Saturday, November 26, 2022

Ukraine - Running On Empty

Ukraine - Running On Empty



Yesterday the Pentagon announced another transfer of weapons to the Ukrainian military:

According to the Pentagon, the package includes:Additional munitions for NASMAS
150 heavy machine guns with thermal imagery sights to counter Unmanned Aerial Systems (UAS)
Additional ammunition for HIMARS
200 precision-guided 155mm artillery rounds
10,000 120mm mortar rounds
High-speed Anti-radiation missiles (HARMs)
150 High Mobility Multipurpose Wheeled Vehicles (HMMWVs)
Over 100 light tactical vehicles
Over 20,000,000 rounds of small arms ammunition
Over 200 generators
Spare parts for 105mm Howitzers and other equipment

The $400 million is being sent to Ukraine through the Presidential Drawdown Authority (PDA), which allows President Biden to send arms straight from US military stockpiles.

The Pentagon is clearly scraping the bottom of the barrel.
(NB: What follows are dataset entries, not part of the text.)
File: src/rtl/ifetch_queue_if.sv
// Fetch-unit bus bundle: icache, predictor, decoder and ROB-side signals.
// master = fetch unit, slave = surrounding pipeline/testbench.
interface ifetch_queue_if;
  logic        icache_req;
  logic [31:0] icache_pc;
  logic        icache_valid;
  logic [31:0] icache_inst;
  logic        pred_query;
  logic [31:0] pred_pc;
  logic        pred_taken;
  logic        upd_valid;
  logic [31:0] upd_pc;
  logic        upd_taken;
  logic        dec_valid;
  logic [31:0] dec_inst;
  logic [31:0] dec_pc;
  logic        dec_pred;
  logic        dec_ready;
  logic        redirect;
  logic [31:0] redirect_pc;
  logic        jalr_done;
  logic [31:0] jalr_target;
  logic        br_done;
  logic [31:0] br_pc;
  logic        br_taken;

  modport master (
    output icache_req, icache_pc, pred_query, pred_pc,
           upd_valid, upd_pc, upd_taken,
           dec_valid, dec_inst, dec_pc, dec_pred,
    input  icache_valid, icache_inst, pred_taken, dec_ready,
           redirect, redirect_pc, jalr_done, jalr_target,
           br_done, br_pc, br_taken
  );

  modport slave (
    input  icache_req, icache_pc, pred_query, pred_pc,
           upd_valid, upd_pc, upd_taken,
           dec_valid, dec_inst, dec_pc, dec_pred,
    output icache_valid, icache_inst, pred_taken, dec_ready,
           redirect, redirect_pc, jalr_done, jalr_target,
           br_done, br_pc, br_taken
  );
endinterface

File: src/rtl/ifetch_queue.sv
// Single-outstanding fetch FSM with JAL/BR/JALR pre-decode and a QDEPTH-entry queue.
// Define IFETCH_STATIC_PRED_EN for backward-taken static branch prediction (no predictor query).
module ifetch_queue #(
  parameter int          QDEPTH   = 4,
  parameter logic [31:0] RESET_PC = 32'h0
) (
  input  logic           clk_in,
  input  logic           rst_n_in,
  input  logic           rdy_in,
  ifetch_queue_if.master bus
);
  localparam int AW = $clog2(QDEPTH);
  localparam logic [6:0] OP_JAL  = 7'b1101111;
  localparam logic [6:0] OP_BR   = 7'b1100011;
  localparam logic [6:0] OP_JALR = 7'b1100111;

  typedef enum logic [2:0] {S_FETCH, S_WAIT, S_PRED, S_JSTALL, S_DROP} state_t;

  function automatic logic [31:0] j_imm(input logic [31:0] i);
    return {{11{i[31]}}, i[31], i[19:12], i[20], i[30:21], 1'b0};
  endfunction

  function automatic logic [31:0] b_imm(input logic [31:0] i);
    return {{19{i[31]}}, i[31], i[7], i[30:25], i[11:8], 1'b0};
  endfunction

  state_t      state_q, state_d;
  logic [31:0] pc_q, pc_d;
  logic [31:0] hold_inst_q, hold_inst_d;
  logic        req_q, req_d;
  logic [31:0] req_pc_q, req_pc_d;
  logic        pq_q, pq_d;
  logic [31:0] pq_pc_q, pq_pc_d;
  logic        upd_v_q, upd_t_q;
  logic [31:0] upd_pc_q;

  logic [QDEPTH-1:0][31:0] qinst_q, qpc_q;
  logic [QDEPTH-1:0]       qpred_q;
  logic [AW-1:0]           head_q, tail_q;
  logic [AW:0]             cnt_q;

  logic        push, pop, flush, push_pred;
  logic [31:0] push_inst;
  logic [6:0]  opc;

  assign opc = bus.icache_inst[6:0];
  assign pop = (cnt_q != '0) && bus.dec_ready;

  always_comb begin
    state_d     = state_q;
    pc_d        = pc_q;
    hold_inst_d = hold_inst_q;
    req_d       = 1'b0;
    req_pc_d    = req_pc_q;
    pq_d        = 1'b0;
    pq_pc_d     = pq_pc_q;
    push        = 1'b0;
    push_inst   = bus.icache_inst;
    push_pred   = 1'b0;
    flush       = 1'b0;
    if (bus.redirect) begin
      // The outstanding response must still be swallowed if it has not arrived yet.
      flush   = 1'b1;
      pc_d    = bus.redirect_pc;
      state_d = (state_q == S_DROP || (state_q == S_WAIT && !bus.icache_valid)) ? S_DROP : S_FETCH;
    end else begin
      case (state_q)
        S_FETCH: if (int'(cnt_q) < QDEPTH) begin
          req_d    = 1'b1;
          req_pc_d = pc_q;
          state_d  = S_WAIT;
        end
        S_WAIT: if (bus.icache_valid) begin
          case (opc)
            OP_JAL: begin
              push    = 1'b1;
              pc_d    = pc_q + j_imm(bus.icache_inst);
              state_d = S_FETCH;
            end
            OP_BR: begin
`ifdef IFETCH_STATIC_PRED_EN
              push      = 1'b1;
              push_pred = bus.icache_inst[31];
              pc_d      = bus.icache_inst[31] ? pc_q + b_imm(bus.icache_inst) : pc_q + 32'd4;
              state_d   = S_FETCH;
`else
              hold_inst_d = bus.icache_inst;
              pq_d        = 1'b1;
              pq_pc_d     = pc_q;
              state_d     = S_PRED;
`endif
            end
            OP_JALR: begin
              push    = 1'b1;
              state_d = S_JSTALL;
            end
            default: begin
              push    = 1'b1;
              pc_d    = pc_q + 32'd4;
              state_d = S_FETCH;
            end
          endcase
        end
        // First PRED cycle is the query itself; the answer is sampled one cycle later.
        S_PRED: if (!pq_q) begin
          push      = 1'b1;
          push_inst = hold_inst_q;
          push_pred = bus.pred_taken;
          pc_d      = bus.pred_taken ? pc_q + b_imm(hold_inst_q) : pc_q + 32'd4;
          state_d   = S_FETCH;
        end
        S_JSTALL: if (bus.jalr_done) begin
          pc_d    = bus.jalr_target;
          state_d = S_FETCH;
        end
        S_DROP: if (bus.icache_valid) state_d = S_FETCH;
        default: state_d = S_FETCH;
      endcase
    end
  end

  always_ff @(posedge clk_in or negedge rst_n_in) begin
    if (!rst_n_in) begin
      state_q     <= S_FETCH;
      pc_q        <= RESET_PC;
      hold_inst_q <= '0;
      req_q       <= 1'b0;
      req_pc_q    <= '0;
      pq_q        <= 1'b0;
      pq_pc_q     <= '0;
      upd_v_q     <= 1'b0;
      upd_t_q     <= 1'b0;
      upd_pc_q    <= '0;
    end else if (rdy_in) begin
      state_q     <= state_d;
      pc_q        <= pc_d;
      hold_inst_q <= hold_inst_d;
      req_q       <= req_d;
      req_pc_q    <= req_pc_d;
      pq_q        <= pq_d;
      pq_pc_q     <= pq_pc_d;
      upd_v_q     <= bus.br_done;
      if (bus.br_done) begin
        upd_pc_q <= bus.br_pc;
        upd_t_q  <= bus.br_taken;
      end
    end
  end

  always_ff @(posedge clk_in or negedge rst_n_in) begin
    if (!rst_n_in) begin
      qinst_q <= '0;
      qpc_q   <= '0;
      qpred_q <= '0;
      head_q  <= '0;
      tail_q  <= '0;
      cnt_q   <= '0;
    end else if (rdy_in) begin
      if (flush) begin
        head_q <= '0;
        tail_q <= '0;
        cnt_q  <= '0;
      end else begin
        if (push) begin
          qinst_q[tail_q] <= push_inst;
          qpc_q[tail_q]   <= pc_q;
          qpred_q[tail_q] <= push_pred;
          tail_q          <= tail_q + AW'(1);
        end
        if (pop) head_q <= head_q + AW'(1);
        cnt_q <= cnt_q + (AW+1)'(push) - (AW+1)'(pop);
      end
    end
  end

  assign bus.icache_req = req_q;
  assign bus.icache_pc  = req_pc_q;
  assign bus.pred_query = pq_q;
  assign bus.pred_pc    = pq_pc_q;
  assign bus.upd_valid  = upd_v_q;
  assign bus.upd_pc     = upd_pc_q;
  assign bus.upd_taken  = upd_t_q;
  assign bus.dec_valid  = (cnt_q != '0);
  assign bus.dec_inst   = qinst_q[head_q];
  assign bus.dec_pc     = qpc_q[head_q];
  assign bus.dec_pred   = qpred_q[head_q];
endmodule

File: src/flat_wrapper.sv
// flat-port wrapper written by rule: the top's interface ports become plain ports
module ifetch_queue_flat 
#(
  parameter int          QDEPTH   = 4,
  parameter logic [31:0] RESET_PC = 32'h0
)
  (clk_in, rst_n_in, rdy_in, bus_icache_req, bus_icache_pc, bus_pred_query, bus_pred_pc, bus_upd_valid, bus_upd_pc, bus_upd_taken, bus_dec_valid, bus_dec_inst, bus_dec_pc, bus_dec_pred, bus_icache_valid, bus_icache_inst, bus_pred_taken, bus_dec_ready, bus_redirect, bus_redirect_pc, bus_jalr_done, bus_jalr_target, bus_br_done, bus_br_pc, bus_br_taken);
  ifetch_queue_if bus_i ();
  input  logic clk_in;
  input  logic rst_n_in;
  input  logic rdy_in;
  output wire logic [$bits(bus_i.icache_req)-1:0] bus_icache_req;
  output wire logic [$bits(bus_i.icache_pc)-1:0] bus_icache_pc;
  output wire logic [$bits(bus_i.pred_query)-1:0] bus_pred_query;
  output wire logic [$bits(bus_i.pred_pc)-1:0] bus_pred_pc;
  output wire logic [$bits(bus_i.upd_valid)-1:0] bus_upd_valid;
  output wire logic [$bits(bus_i.upd_pc)-1:0] bus_upd_pc;
  output wire logic [$bits(bus_i.upd_taken)-1:0] bus_upd_taken;
  output wire logic [$bits(bus_i.dec_valid)-1:0] bus_dec_valid;
  output wire logic [$bits(bus_i.dec_inst)-1:0] bus_dec_inst;
  output wire logic [$bits(bus_i.dec_pc)-1:0] bus_dec_pc;
  output wire logic [$bits(bus_i.dec_pred)-1:0] bus_dec_pred;
  input wire logic [$bits(bus_i.icache_valid)-1:0] bus_icache_valid;
  input wire logic [$bits(bus_i.icache_inst)-1:0] bus_icache_inst;
  input wire logic [$bits(bus_i.pred_taken)-1:0] bus_pred_taken;
  input wire logic [$bits(bus_i.dec_ready)-1:0] bus_dec_ready;
  input wire logic [$bits(bus_i.redirect)-1:0] bus_redirect;
  input wire logic [$bits(bus_i.redirect_pc)-1:0] bus_redirect_pc;
  input wire logic [$bits(bus_i.jalr_done)-1:0] bus_jalr_done;
  input wire logic [$bits(bus_i.jalr_target)-1:0] bus_jalr_target;
  input wire logic [$bits(bus_i.br_done)-1:0] bus_br_done;
  input wire logic [$bits(bus_i.br_pc)-1:0] bus_br_pc;
  input wire logic [$bits(bus_i.br_taken)-1:0] bus_br_taken;
  assign bus_icache_req = bus_i.icache_req;
  assign bus_icache_pc = bus_i.icache_pc;
  assign bus_pred_query = bus_i.pred_query;
  assign bus_pred_pc = bus_i.pred_pc;
  assign bus_upd_valid = bus_i.upd_valid;
  assign bus_upd_pc = bus_i.upd_pc;
  assign bus_upd_taken = bus_i.upd_taken;
  assign bus_dec_valid = bus_i.dec_valid;
  assign bus_dec_inst = bus_i.dec_inst;
  assign bus_dec_pc = bus_i.dec_pc;
  assign bus_dec_pred = bus_i.dec_pred;
  assign bus_i.icache_valid = bus_icache_valid;
  assign bus_i.icache_inst = bus_icache_inst;
  assign bus_i.pred_taken = bus_pred_taken;
  assign bus_i.dec_ready = bus_dec_ready;
  assign bus_i.redirect = bus_redirect;
  assign bus_i.redirect_pc = bus_redirect_pc;
  assign bus_i.jalr_done = bus_jalr_done;
  assign bus_i.jalr_target = bus_jalr_target;
  assign bus_i.br_done = bus_br_done;
  assign bus_i.br_pc = bus_br_pc;
  assign bus_i.br_taken = bus_br_taken;
  ifetch_queue #(.QDEPTH(QDEPTH), .RESET_PC(RESET_PC)) u_core (.clk_in(clk_in), .rst_n_in(rst_n_in), .rdy_in(rdy_in), .bus(bus_i));
endmodule
File: config.mk
export PLATFORM = sky130hd
export DESIGN_NAME = ifetch_queue_flat
export DESIGN_NICKNAME = d
export VERILOG_FILES = /design/src/rtl/ifetch_queue_if.sv /design/src/rtl/ifetch_queue.sv /design/src/flat_wrapper.sv
export SDC_FILE = /design/constraint.sdc
export NUM_CORES = 1
export LEC_CHECK = 0
export CORE_UTILIZATION = 56
export DETAILED_ROUTE_END_ITERATION = 10
export GPL_ROUTABILITY_DRIVEN = 0
export PLACE_DENSITY = 0.93
export SYNTH_ARGS = -nofsm -noshare
export SYNTH_HDL_FRONTEND = slang
export SYNTH_SLANG_ARGS = --single-unit
File: constraint.sdc
create_clock -name clk_in -period 3.2 [get_ports clk_in]
set_input_delay 0.64 -clock clk_in [delete_from_list [all_inputs] [get_ports clk_in]]
set_output_delay 0.64 -clock clk_in [all_outputs]
set_load 0.01 [all_outputs]
==> out/metrics.yaml <==
pwr_density_cell_mw_per_mm2: 706.1
synth.largest_area_cell: "dfrtp_1"
synth-seq-area-share_pct: 47.41
die_w_um: 204.3
postCtsHoldBufs: 0
critPathCaptureType: "flop"
violations: "negative setup slack"
stdcell_area_mm2: 0.02937
status: "complete, but fails checks"
dieArea_mm2: 0.04172
dpl.hpwl_um: 51240
grt_max_degree: 79
leakage_nw: 13.29
via_per_inst: 6.550
num-fill-cells: 2462
syn-cell-area_mm2: 0.02291
finalHoldViolations: 0
avgSynthCellArea_um2: 11.13
clk_latency_ns: 0.58
irDropWorstVdd_v: 0.0004797
clock-sinks: 434
report.final.slew_viol_count: 0
dr.pass1.iters: 7
synth_nets: 2267
ctsRootBufferMaster: "clkbuf_16"
ys_ff_latch: 434
grt_pass1_vias: 20108
antenna_found_initial: 6
netlist_top_cells_area: "dfrtp_1 47%, mux2_2 12%, mux4_2 6.4%"
r2r_cells: 12
vias: 19767
r2r_slack_ns: -0.01
drt_iter0_drc: 2206
crit_type: "flop to flop"
syn_inst: 2059
maxCapViolations: 0
htreeDepth: 2
layout.nets: 2666
critPathLaunchType: "flop"
num_rows: 73
antenna_left: 0
wl_per_cell_um: 24.36
place_area_mm2: 0.02776
fin_skew_ns: 0.02104
synth_async_sr_flop_share_pct: 100.0
setup-violations-final: 1
yosysUniqueCellTypes: 83
grt.overflow.total: 0
crit_required_ns: 3.70
ys.flop_type: "dfrtp_1"
r2r-end: "u_core.pc_q[31]"
track_usage_pct: 35.36
rr_startpoint: "u_core.hold_inst_q[8]"
critPathArrivalTime_ns: 3.71
relSlewSlack_pct: 27.34
coreArea_mm2: 0.04001
io_buffers: 303
cts.clk_slew.worst_paths_ns: 0.06
die_h_um: 204.3
numCtsBuffers: 45
clockBufferDepth: 3
hold_class: "primary input to async pin"
fmax_mhz: 311.3
area_growth_pct: 28.22
fin_crit_sh_pct: 100.4
finalWorstSetupSlack_ns: -0.01219
yosysTopAreaCellShare_pct: 47.41
final_util_pct: 73.42
tightest_slew_ns: 1.086
cts_tree: "yes"
drive_gt1_share_pct: 25.33
grt_pass1_wl_um: 112500
crit_fanout: 3
place_ws_ns: -0.6789
synth_edf_count: 0
drt-total-wl_um: 73530
period_needed_ns: 3.212
yosysWarnings: 0
io_pins: 304
start_util_pct: 57.26
drc: 0
-- cell families (layout without fill, tap and decap cells) --
kind of cell             after synthesis  after routing  synth area share, %
AND/OR/NAND/NOR                      457            457                8.963
other                                  0              2                    0
buffers and inverters                175            607                3.053
AO/OA/AOI/OAI                        496            496                13.52
XOR/XNOR                              77             77                2.944
flip-flops                           434            434                47.41
adder cells (fa/ha/maj)               70             70                3.922
multiplexers                         350            350                20.19
-- metal layers --
| layer | share of wire (%) | global-route usage [%] | vias to the layer above | wire length, µm |
|---|---|---|---|---|
| li1 | - | - | 8316 | - |
| met1 | 37 | 45.63 | 9692 | 27220 |
| met2 | 46 | 55.48 | 1386 | 33650 |
| met3 | 11 | 7.972 | 369 | 8109 |
| met5 | 0.031 | 0 | - | 23 |
| met4 | 6.2 | 19.32 | 4 | 4530 |
-- synthesized netlist by cell type (all sizes together) (23+ instances only) --
master / instances
a21o: 24
a21oi: 93
a221oi: 23
and3: 23
buf: 37
clkbuf: 104
dfrtp: 434
ha: 67
inv: 32
mux2: 246
mux2i: 39
mux4: 65
nand2: 241
nand3: 32
nor2: 81
o21ai: 230
xnor2: 45
xor2: 32
-- through the flow --
step | power, mW | hold slack, ns | std cells | setup TNS (ns)
finish | 20.74 | 0.02298 | 3018 | -0.01219
global route | 21.60 | 0.07824 | 3018 | -0.006520
CTS | 20.60 | 0.05479 | 3013 | 0
detailed placement | 15.19 | 0.4535 | 2932 | -46.32
global placement | 14.78 | 0.4489 | 2932 | -29.16
floorplan | 11.49 | 0.3444 | 2059 | 0
-- worst max path at each step --
| stage | from | endpoint | slack, ns |
|---|---|---|---|
| after global routing | u_core.hold_inst_q[8] | u_core.pc_q[31] | -0.007 |
| after global placement | bus_icache_inst[21] | u_core.pc_q[31] | -0.57 |
| after floorplan | bus_icache_inst[21] | u_core.pc_q[31] | 0.23 |
| after CTS | u_core.hold_inst_q[31] | u_core.pc_q[31] | 0.03 |
| final | u_core.hold_inst_q[8] | u_core.pc_q[31] | -0.01 |
| after detailed placement | bus_icache_inst[21] | u_core.pc_q[31] | -0.68 |
-- registers in the layout, summed over array words and instances, names as in the netlist, 3 cells and up --
signal	cells
u_core.bus.icache_pc	32
u_core.bus.pred_pc	32
u_core.bus.upd_pc	32
u_core.cnt_q	3
u_core.hold_inst_q	32
u_core.pc_q	32
u_core.qinst_q	128
u_core.qpc_q	128
u_core.qpred_q	4
u_core.state_q	3
-- final cells by class --
cell class	count	area (µm²)	area share (%)
Antenna cell	2	5.005	0.01704
Clock buffer	66	1345	4.579
Clock inverter	14	137.6	0.4686
Inverter	34	127.6	0.4345
Multi-Input combinational cell	1450	11480	39.10
Sequential cell	434	10870	37.00
Tap cell	525	656.9	2.236
Timing Repair Buffer	493	4750	16.17
-- critical path: stages (launching register included) --
cell and delay (ns):
dfrtp_1 0.42, ha_2 0.22, fa_2 0.36, a211oi_2 0.24, buf_4 0.15, o21bai_2 0.10
nand4_2 0.21, a31oi_4 0.14, a221oi_4 0.42, mux2i_1 0.32, a41oi_2 0.15, xnor2_1 0.15
a211oi_2 0.24
-- where the power goes --
part,internal (mW),switching [mW],total [mW]
clock,3.08,2.26,5.33
sequential,6.56,0.787,7.35
combinational,4.12,3.93,8.06
total,13.8,6.98,20.7
-- placed cells by master, fill, tap and decap left out, types with 8 or more instances in the layout --
cell / instances
a211oi_1: 15
nand2_1: 237
clkbuf_16: 45
and3_1: 19
a21o_1: 24
o211ai_1: 12
clkbuf_8: 14
inv_1: 32
dfrtp_1: 431
o21a_1: 8
xnor2_1: 45
a221oi_1: 19
o21ai_0: 226
buf_12: 21
a31oi_1: 13
o21bai_1: 8
nor2_1: 81
nor3_1: 13
nand3_1: 32
a21oi_1: 89
mux2i_1: 39
nand2b_1: 10
mux4_2: 65
clkdlybuf4s50_1: 301
mux2_2: 246
buf_4: 167
xor2_1: 32
ha_1: 66
nand4_1: 13
-- what timing repair did --
| action | in CTS | in global routing |
|---|---|---|
| endpoints found under the setup margin | 4 | 8 |
| resized for setup | 6 | 15 |
| hold endpoints to repair | 0 | 0 |
| setup buffers | 1 | 3 |
| pin swaps | 2 | 4 |
No activity file was read; power rests on OpenSTA's default activity.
Russia expert Gordon M. Hahn looks at the upcoming Russian Winter Offensive. Only with a ceasefire can Ukraine and its sponsors avert the upcoming catastrophe. This for three reasons:

First, the Russian hammer is about to fall on Ukraine. The gloves are coming off; electric energy stations, bridges, and even ‘decision centers’ such as central Kiev’s government buildings are being targeted. … What will the sociopolitical situation be like when these critical infrastructures are in complete collapse and temperatures are 20 degrees colder? Russia will be moving closer to the strategy of ‘shock and awe’, fully destroying all infrastructure – military or otherwise – as the US did in Serbia and Iraq and will likely take less care now to avoid civilian casualties.After the infrastructures are completely destroyed or incapacitated, Russia’s reinforcements of 380,000 regular and newly mobilized troops will have been fully added into Russia’s forces across southeastern Ukraine. … A winter offensive by some half a million troops will make substantial gains on those three fronts and multiply Ukrainian losses in personnel and materiel`, which are already high. This could lead easily to a collapse of Ukrainian forces on one or more front. On the backs of such a success Russian President Putin might also make another attempt to threaten Kiev …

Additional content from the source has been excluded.